Supplied information:

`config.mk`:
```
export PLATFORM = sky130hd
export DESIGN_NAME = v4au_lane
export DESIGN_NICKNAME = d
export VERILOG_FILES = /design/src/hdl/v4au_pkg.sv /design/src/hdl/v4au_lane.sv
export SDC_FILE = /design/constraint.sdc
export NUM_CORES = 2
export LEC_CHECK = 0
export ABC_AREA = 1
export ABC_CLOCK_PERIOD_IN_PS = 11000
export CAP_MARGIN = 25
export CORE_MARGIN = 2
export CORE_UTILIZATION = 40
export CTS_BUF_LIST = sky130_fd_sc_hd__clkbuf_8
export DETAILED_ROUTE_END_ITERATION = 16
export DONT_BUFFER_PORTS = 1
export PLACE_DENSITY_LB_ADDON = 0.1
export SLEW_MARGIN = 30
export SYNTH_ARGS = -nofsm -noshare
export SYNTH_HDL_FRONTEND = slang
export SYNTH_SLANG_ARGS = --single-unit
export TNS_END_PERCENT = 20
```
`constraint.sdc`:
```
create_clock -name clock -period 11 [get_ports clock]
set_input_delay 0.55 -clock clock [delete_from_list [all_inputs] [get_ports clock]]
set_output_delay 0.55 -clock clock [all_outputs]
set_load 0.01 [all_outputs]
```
...
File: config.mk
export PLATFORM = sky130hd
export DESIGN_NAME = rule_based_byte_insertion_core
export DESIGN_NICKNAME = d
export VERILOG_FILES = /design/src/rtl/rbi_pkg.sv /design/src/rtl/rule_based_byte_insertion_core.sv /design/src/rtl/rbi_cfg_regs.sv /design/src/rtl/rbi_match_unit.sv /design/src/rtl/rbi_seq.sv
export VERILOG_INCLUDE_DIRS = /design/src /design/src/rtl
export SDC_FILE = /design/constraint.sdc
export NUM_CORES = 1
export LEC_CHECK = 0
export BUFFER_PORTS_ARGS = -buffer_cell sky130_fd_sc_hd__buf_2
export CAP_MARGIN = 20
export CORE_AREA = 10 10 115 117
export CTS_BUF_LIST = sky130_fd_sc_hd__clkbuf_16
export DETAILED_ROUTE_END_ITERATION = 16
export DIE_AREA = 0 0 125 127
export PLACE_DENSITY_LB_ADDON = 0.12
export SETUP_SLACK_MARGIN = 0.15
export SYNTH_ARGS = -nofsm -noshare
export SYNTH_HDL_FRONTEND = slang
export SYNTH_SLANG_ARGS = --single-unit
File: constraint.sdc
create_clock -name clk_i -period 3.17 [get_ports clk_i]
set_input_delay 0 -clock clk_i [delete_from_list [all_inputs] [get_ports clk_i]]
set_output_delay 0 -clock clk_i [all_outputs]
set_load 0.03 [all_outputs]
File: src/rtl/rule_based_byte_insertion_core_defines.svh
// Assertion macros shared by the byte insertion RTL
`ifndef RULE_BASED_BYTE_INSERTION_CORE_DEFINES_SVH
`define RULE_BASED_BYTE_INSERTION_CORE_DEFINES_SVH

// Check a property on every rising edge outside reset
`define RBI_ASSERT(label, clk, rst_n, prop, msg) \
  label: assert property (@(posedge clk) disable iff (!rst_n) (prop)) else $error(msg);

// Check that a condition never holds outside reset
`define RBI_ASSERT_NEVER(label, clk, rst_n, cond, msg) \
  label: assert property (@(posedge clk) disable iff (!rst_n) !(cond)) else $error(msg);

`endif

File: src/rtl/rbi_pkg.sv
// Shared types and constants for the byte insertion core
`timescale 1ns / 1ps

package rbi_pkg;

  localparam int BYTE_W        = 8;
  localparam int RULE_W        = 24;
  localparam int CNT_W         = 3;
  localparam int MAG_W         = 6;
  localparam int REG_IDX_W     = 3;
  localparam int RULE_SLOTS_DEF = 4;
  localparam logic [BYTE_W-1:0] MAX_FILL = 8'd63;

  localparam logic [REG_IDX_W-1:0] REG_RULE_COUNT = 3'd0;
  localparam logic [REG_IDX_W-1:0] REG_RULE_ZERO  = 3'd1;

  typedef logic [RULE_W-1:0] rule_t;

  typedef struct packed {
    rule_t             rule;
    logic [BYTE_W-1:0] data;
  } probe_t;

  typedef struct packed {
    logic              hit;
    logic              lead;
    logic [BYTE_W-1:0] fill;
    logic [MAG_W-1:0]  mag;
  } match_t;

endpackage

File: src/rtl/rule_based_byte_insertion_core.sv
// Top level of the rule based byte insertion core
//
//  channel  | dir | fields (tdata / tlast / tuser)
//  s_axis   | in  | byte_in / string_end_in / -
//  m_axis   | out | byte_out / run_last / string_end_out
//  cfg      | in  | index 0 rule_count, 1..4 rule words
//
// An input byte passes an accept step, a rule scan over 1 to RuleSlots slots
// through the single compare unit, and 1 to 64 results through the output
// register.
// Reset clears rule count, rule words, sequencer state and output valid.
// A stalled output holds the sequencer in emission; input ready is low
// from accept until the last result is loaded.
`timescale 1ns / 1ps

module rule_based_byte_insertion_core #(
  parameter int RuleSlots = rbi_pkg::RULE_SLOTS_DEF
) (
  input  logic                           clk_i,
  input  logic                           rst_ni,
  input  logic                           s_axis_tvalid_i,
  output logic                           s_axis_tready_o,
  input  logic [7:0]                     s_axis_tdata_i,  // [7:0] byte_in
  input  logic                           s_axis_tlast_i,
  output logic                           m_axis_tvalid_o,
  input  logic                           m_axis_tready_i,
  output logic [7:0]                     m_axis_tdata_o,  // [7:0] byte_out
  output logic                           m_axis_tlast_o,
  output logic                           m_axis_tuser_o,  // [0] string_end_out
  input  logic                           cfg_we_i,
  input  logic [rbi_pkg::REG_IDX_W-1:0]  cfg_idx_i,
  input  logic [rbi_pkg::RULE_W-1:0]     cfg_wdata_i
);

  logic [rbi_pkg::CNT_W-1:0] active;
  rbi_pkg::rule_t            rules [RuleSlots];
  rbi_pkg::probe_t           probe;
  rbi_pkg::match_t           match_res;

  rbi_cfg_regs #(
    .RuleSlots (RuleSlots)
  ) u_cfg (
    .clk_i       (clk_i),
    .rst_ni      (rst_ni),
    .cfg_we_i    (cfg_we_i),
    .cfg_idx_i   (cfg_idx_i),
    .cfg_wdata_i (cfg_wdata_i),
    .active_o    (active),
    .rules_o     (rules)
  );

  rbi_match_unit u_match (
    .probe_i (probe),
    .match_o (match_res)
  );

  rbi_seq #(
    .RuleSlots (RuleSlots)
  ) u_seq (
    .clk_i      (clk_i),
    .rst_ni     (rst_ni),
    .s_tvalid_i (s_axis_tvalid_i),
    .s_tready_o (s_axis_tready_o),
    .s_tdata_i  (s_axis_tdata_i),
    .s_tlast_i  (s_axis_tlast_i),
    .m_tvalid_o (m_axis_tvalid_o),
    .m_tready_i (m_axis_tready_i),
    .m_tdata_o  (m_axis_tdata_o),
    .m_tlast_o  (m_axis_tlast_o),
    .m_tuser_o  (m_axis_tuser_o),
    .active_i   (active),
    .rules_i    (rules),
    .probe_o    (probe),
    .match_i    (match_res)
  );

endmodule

Activity: Look back at the entries above. Retype the line with "export CAP_MARGIN = 20", the line with "create_clock -name clk_i", and all lines in between.

Solution for this exercise:
export CAP_MARGIN = 20
export CORE_AREA = 10 10 115 117
export CTS_BUF_LIST = sky130_fd_sc_hd__clkbuf_16
export DETAILED_ROUTE_END_ITERATION = 16
export DIE_AREA = 0 0 125 127
export PLACE_DENSITY_LB_ADDON = 0.12
export SETUP_SLACK_MARGIN = 0.15
export SYNTH_ARGS = -nofsm -noshare
export SYNTH_HDL_FRONTEND = slang
export SYNTH_SLANG_ARGS = --single-unit
File: constraint.sdc
create_clock -name clk_i -period 3.17 [get_ports clk_i]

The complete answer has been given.